MVC001之权限校验

参考网址:http://bbs.csdn.net/topics/370002739

http://blog.csdn.net/chenloveyue/article/details/7095522

 

http://zhidao.baidu.com/link?url=PJc1jFn52apSxE6QqCZwcq92z7XFpXH91Ud5U0ZuNKR3YO1djilKx3UM-tX1wcwk4oNYOhMGhX6B2YRABOlqMK(如何不让ActionResult不继续执行)

 

需求:想对每个事件进行权限控制,如:某个用户访问UserController的GetList Action时,需要先校验该用户是否有权限.

问题:

1. 不想每个Action中都去写权限校验程序( protected override void OnAuthorization(AuthorizationContext filterContext))
2. Controller如何获取当前用户(session)
3. Controller如何获取用户访问哪个Controller及Action(filterContext.HttpContext.Request.Path)
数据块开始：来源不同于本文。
**src/rtl/pc_stall_ctrl_pkg.sv**
```systemverilog
// Shared control definitions for the pipeline stall scheduler: MD FSM states,
// register-number width, default MD latencies and the operand match helper.
package cpu_ctrl_pkg;

  localparam int REG_W        = 5;
  localparam int MULT_LAT_DEF = 5;
  localparam int DIV_LAT_DEF  = 32;

  typedef enum logic {
    IDLE = 1'b0,
    BUSY = 1'b1
  } mdState_t;

  // Register $0 never carries a dependency, so it is excluded from every match.
  function automatic logic regMatch(input logic useReg,
                                    input logic [REG_W-1:0] srcReg,
                                    input logic [REG_W-1:0] dstReg);
    return useReg && (srcReg != '0) && (srcReg == dstReg);
  endfunction

endpackage

```
**src/rtl/pc_stall_ctrl_if.sv**
```systemverilog
// Stage-signal bundle between the decode/EX/MEM pipeline and the stall scheduler.
// master = pipeline side, slave = pc_stall_ctrl.
interface pc_stall_ctrl_if;
  import cpu_ctrl_pkg::*;

  logic [REG_W-1:0] RsD;
  logic [REG_W-1:0] RtD;
  logic             UseRsD;
  logic             UseRtD;
  logic             IsJBrD;
  logic             MdStartD;
  logic             MdDivD;
  logic             MdUseD;
  logic [REG_W-1:0] WriteRegE;
  logic             RegWriteE;
  logic             MemReadE;
  logic [REG_W-1:0] WriteRegM;
  logic             MemReadM;
  logic             MemWaitM;
  logic             PCEn;
  logic             IFIDEn;
  logic             IDEXEn;
  logic             IDEXFlush;
  logic             MdBusy;
  logic             MdDone;

  modport master (
    output RsD, RtD, UseRsD, UseRtD, IsJBrD, MdStartD, MdDivD, MdUseD,
           WriteRegE, RegWriteE, MemReadE, WriteRegM, MemReadM, MemWaitM,
    input  PCEn, IFIDEn, IDEXEn, IDEXFlush, MdBusy, MdDone
  );

  modport slave (
    input  RsD, RtD, UseRsD, UseRtD, IsJBrD, MdStartD, MdDivD, MdUseD,
           WriteRegE, RegWriteE, MemReadE, WriteRegM, MemReadM, MemWaitM,
    output PCEn, IFIDEn, IDEXEn, IDEXFlush, MdBusy, MdDone
  );

endinterface

```
**src/rtl/pc_stall_ctrl_md_busy_fsm.sv**
```systemverilog
// Multiply/divide occupancy tracker: a down-counter loaded on an accepted start,
// with a registered busy flag and a one-cycle done pulse after the last busy cycle.
module md_busy_fsm
  import cpu_ctrl_pkg::*;
#(
  parameter int MULT_LAT = MULT_LAT_DEF,
  parameter int DIV_LAT  = DIV_LAT_DEF,
  parameter int CNT_W    = 6
) (
  input  logic clk,
  input  logic rst_n,
  input  logic mdStart,
  input  logic mdDiv,
  output logic mdBusy,
  output logic mdDone
);

  localparam logic [CNT_W-1:0] MULT_CNT = CNT_W'(MULT_LAT);
  localparam logic [CNT_W-1:0] DIV_CNT  = CNT_W'(DIV_LAT);
  localparam logic [CNT_W-1:0] LAST_CNT = CNT_W'(1);

  mdState_t         state;
  logic [CNT_W-1:0] cnt;

  // The counter keeps running through memory freezes; the MD unit is not
  // part of the frozen front end. mdStart is only qualified by the caller.
  always_ff @(posedge clk or negedge rst_n) begin
    if (!rst_n) begin
      state  <= IDLE;
      cnt    <= '0;
      mdBusy <= 1'b0;
      mdDone <= 1'b0;
    end else begin
      case (state)
        IDLE: begin
          mdDone <= 1'b0;
          if (mdStart) begin
            cnt    <= mdDiv ? DIV_CNT : MULT_CNT;
            state  <= BUSY;
            mdBusy <= 1'b1;
          end
        end
        BUSY: begin
          if (cnt == LAST_CNT) begin
            cnt    <= '0;
            state  <= IDLE;
            mdBusy <= 1'b0;
            mdDone <= 1'b1;
          end else begin
            cnt    <= cnt - LAST_CNT;
            mdDone <= 1'b0;
          end
        end
        default: begin
          state  <= IDLE;
          cnt    <= '0;
          mdBusy <= 1'b0;
          mdDone <= 1'b0;
        end
      endcase
    end
  end

endmodule

```
**src/rtl/pc_stall_ctrl.sv**
```systemverilog
// Hazard and stall scheduler for the 5-stage pipeline: PC / IF-ID / ID-EX control.
// Optional PC_STALL_PERF_EN adds saturating StallCnt / FreezeCnt counters.
module pc_stall_ctrl
  import cpu_ctrl_pkg::*;
#(
  parameter int MULT_LAT = MULT_LAT_DEF,
  parameter int DIV_LAT  = DIV_LAT_DEF,
  parameter int CNT_W    = 6
) (
  input  logic              clk,
  input  logic              rst_n,
  pc_stall_ctrl_if.slave    bus
`ifdef PC_STALL_PERF_EN
  ,
  output logic [31:0]       StallCnt,
  output logic [31:0]       FreezeCnt
`endif
);

  logic rsMatchE, rtMatchE, rsMatchM, rtMatchM;
  logic luse, brh, mdh, stall;
  logic mdStartAcc;
  logic mdBusy, mdDone;

  assign rsMatchE = regMatch(bus.UseRsD, bus.RsD, bus.WriteRegE);
  assign rtMatchE = regMatch(bus.UseRtD, bus.RtD, bus.WriteRegE);
  assign rsMatchM = regMatch(bus.UseRsD, bus.RsD, bus.WriteRegM);
  assign rtMatchM = regMatch(bus.UseRtD, bus.RtD, bus.WriteRegM);

  // Branches resolve in ID, so they also wait on ALU results still in EX and
  // on loads that have only reached MEM.
  assign luse  = bus.MemReadE && (rsMatchE || rtMatchE);
  assign brh   = bus.IsJBrD &&
                 ((bus.RegWriteE && (rsMatchE || rtMatchE)) ||
                  (bus.MemReadM  && (rsMatchM || rtMatchM)));
  assign mdh   = mdBusy && (bus.MdUseD || bus.MdStartD);
  assign stall = luse || brh || mdh;

  assign mdStartAcc = bus.MdStartD && !stall && !bus.MemWaitM;

  md_busy_fsm #(
    .MULT_LAT (MULT_LAT),
    .DIV_LAT  (DIV_LAT),
    .CNT_W    (CNT_W)
  ) uMdBusyFsm (
    .clk     (clk),
    .rst_n   (rst_n),
    .mdStart (mdStartAcc),
    .mdDiv   (bus.MdDivD),
    .mdBusy  (mdBusy),
    .mdDone  (mdDone)
  );

  assign bus.MdBusy = mdBusy;
  assign bus.MdDone = mdDone;

  // A memory wait freezes everything, including ID/EX, so no bubble is needed.
  always_comb begin
    bus.PCEn      = 1'b1;
    bus.IFIDEn    = 1'b1;
    bus.IDEXEn    = 1'b1;
    bus.IDEXFlush = 1'b0;
    if (bus.MemWaitM) begin
      bus.PCEn   = 1'b0;
      bus.IFIDEn = 1'b0;
      bus.IDEXEn = 1'b0;
    end else if (stall) begin
      bus.PCEn      = 1'b0;
      bus.IFIDEn    = 1'b0;
      bus.IDEXFlush = 1'b1;
    end
  end

`ifdef PC_STALL_PERF_EN
  always_ff @(posedge clk or negedge rst_n) begin
    if (!rst_n) begin
      StallCnt  <= '0;
      FreezeCnt <= '0;
    end else begin
      if (stall && !bus.MemWaitM && (StallCnt != 32'hFFFF_FFFF))
        StallCnt <= StallCnt + 32'd1;
      if (bus.MemWaitM && (FreezeCnt != 32'hFFFF_FFFF))
        FreezeCnt <= FreezeCnt + 32'd1;
    end
  end
`endif

endmodule

```
**src/flat_wrapper.sv**
```systemverilog
// flat-port wrapper written by rule: the top's interface ports become plain ports
module pc_stall_ctrl_flat import cpu_ctrl_pkg::*;
#(
  parameter int MULT_LAT = MULT_LAT_DEF,
  parameter int DIV_LAT  = DIV_LAT_DEF,
  parameter int CNT_W    = 6
)
  (clk, rst_n, bus_RsD, bus_RtD, bus_UseRsD, bus_UseRtD, bus_IsJBrD, bus_MdStartD, bus_MdDivD, bus_MdUseD, bus_WriteRegE, bus_RegWriteE, bus_MemReadE, bus_WriteRegM, bus_MemReadM, bus_MemWaitM, bus_PCEn, bus_IFIDEn, bus_IDEXEn, bus_IDEXFlush, bus_MdBusy, bus_MdDone);
  pc_stall_ctrl_if bus_i ();
  input  logic clk;
  input  logic rst_n;
  input wire logic [$bits(bus_i.RsD)-1:0] bus_RsD;
  input wire logic [$bits(bus_i.RtD)-1:0] bus_RtD;
  input wire logic [$bits(bus_i.UseRsD)-1:0] bus_UseRsD;
  input wire logic [$bits(bus_i.UseRtD)-1:0] bus_UseRtD;
  input wire logic [$bits(bus_i.IsJBrD)-1:0] bus_IsJBrD;
  input wire logic [$bits(bus_i.MdStartD)-1:0] bus_MdStartD;
  input wire logic [$bits(bus_i.MdDivD)-1:0] bus_MdDivD;
  input wire logic [$bits(bus_i.MdUseD)-1:0] bus_MdUseD;
  input wire logic [$bits(bus_i.WriteRegE)-1:0] bus_WriteRegE;
  input wire logic [$bits(bus_i.RegWriteE)-1:0] bus_RegWriteE;
  input wire logic [$bits(bus_i.MemReadE)-1:0] bus_MemReadE;
  input wire logic [$bits(bus_i.WriteRegM)-1:0] bus_WriteRegM;
  input wire logic [$bits(bus_i.MemReadM)-1:0] bus_MemReadM;
  input wire logic [$bits(bus_i.MemWaitM)-1:0] bus_MemWaitM;
  output wire logic [$bits(bus_i.PCEn)-1:0] bus_PCEn;
  output wire logic [$bits(bus_i.IFIDEn)-1:0] bus_IFIDEn;
  output wire logic [$bits(bus_i.IDEXEn)-1:0] bus_IDEXEn;
  output wire logic [$bits(bus_i.IDEXFlush)-1:0] bus_IDEXFlush;
  output wire logic [$bits(bus_i.MdBusy)-1:0] bus_MdBusy;
  output wire logic [$bits(bus_i.MdDone)-1:0] bus_MdDone;
  assign bus_i.RsD = bus_RsD;
  assign bus_i.RtD = bus_RtD;
  assign bus_i.UseRsD = bus_UseRsD;
  assign bus_i.UseRtD = bus_UseRtD;
  assign bus_i.IsJBrD = bus_IsJBrD;
  assign bus_i.MdStartD = bus_MdStartD;
  assign bus_i.MdDivD = bus_MdDivD;
  assign bus_i.MdUseD = bus_MdUseD;
  assign bus_i.WriteRegE = bus_WriteRegE;
  assign bus_i.RegWriteE = bus_RegWriteE;
  assign bus_i.MemReadE = bus_MemReadE;
  assign bus_i.WriteRegM = bus_WriteRegM;
  assign bus_i.MemReadM = bus_MemReadM;
  assign bus_i.MemWaitM = bus_MemWaitM;
  assign bus_PCEn = bus_i.PCEn;
  assign bus_IFIDEn = bus_i.IFIDEn;
  assign bus_IDEXEn = bus_i.IDEXEn;
  assign bus_IDEXFlush = bus_i.IDEXFlush;
  assign bus_MdBusy = bus_i.MdBusy;
  assign bus_MdDone = bus_i.MdDone;
  pc_stall_ctrl #(.MULT_LAT(MULT_LAT), .DIV_LAT(DIV_LAT), .CNT_W(CNT_W)) u_core (.clk(clk), .rst_n(rst_n), .bus(bus_i));
endmodule
```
先创建一个类MyPower,重写OnAuthorization

代码:

 

namespace MvcStudyStep.Controllers
{

    [AttributeUsage(AttributeTargets.Class | AttributeTargets.Method, AllowMultiple = false)]
    public class MyPower : AuthorizeAttribute
    {
        public override void OnAuthorization(AuthorizationContext filterContext)
        {
            if (!new PowerData().CheckUserPower(filterContext.HttpContext.Session["UserName"].ToString(), filterContext.HttpContext.Request.Path.Trim()))
            {
                filterContext.Result = new ContentResult { Content = "没有权限" };
                
                MyMessage message = new MyMessage();
                message.MyTitle = "没有权限";
                message.MyDesc = filterContext.HttpContext.Session["UserName"].ToString()+":"+filterContext.HttpContext.Request.Path.Trim()  ;
                filterContext.HttpContext.Session["MessageObject"] = message;
                filterContext.HttpContext.Response.Redirect("/Message/detail");
            }
            else
            {
                base.OnAuthorization(filterContext);
            }
        }

       
    }
}

filterContext.Result这段必须加上,否则后面的ActionResult还是会执行.
如:你删除记录时,系统会提示没有权限,但删除操作仍执行了.

问题:

1:ActionResult仍执行的问题(已解决)

2:定义一个通用信息页面(接受信息对象并显示在页面),本想在OnAuthorization中把信息对象构建好后直接传给View,不知到如何写,就用Session来传,感觉不太好.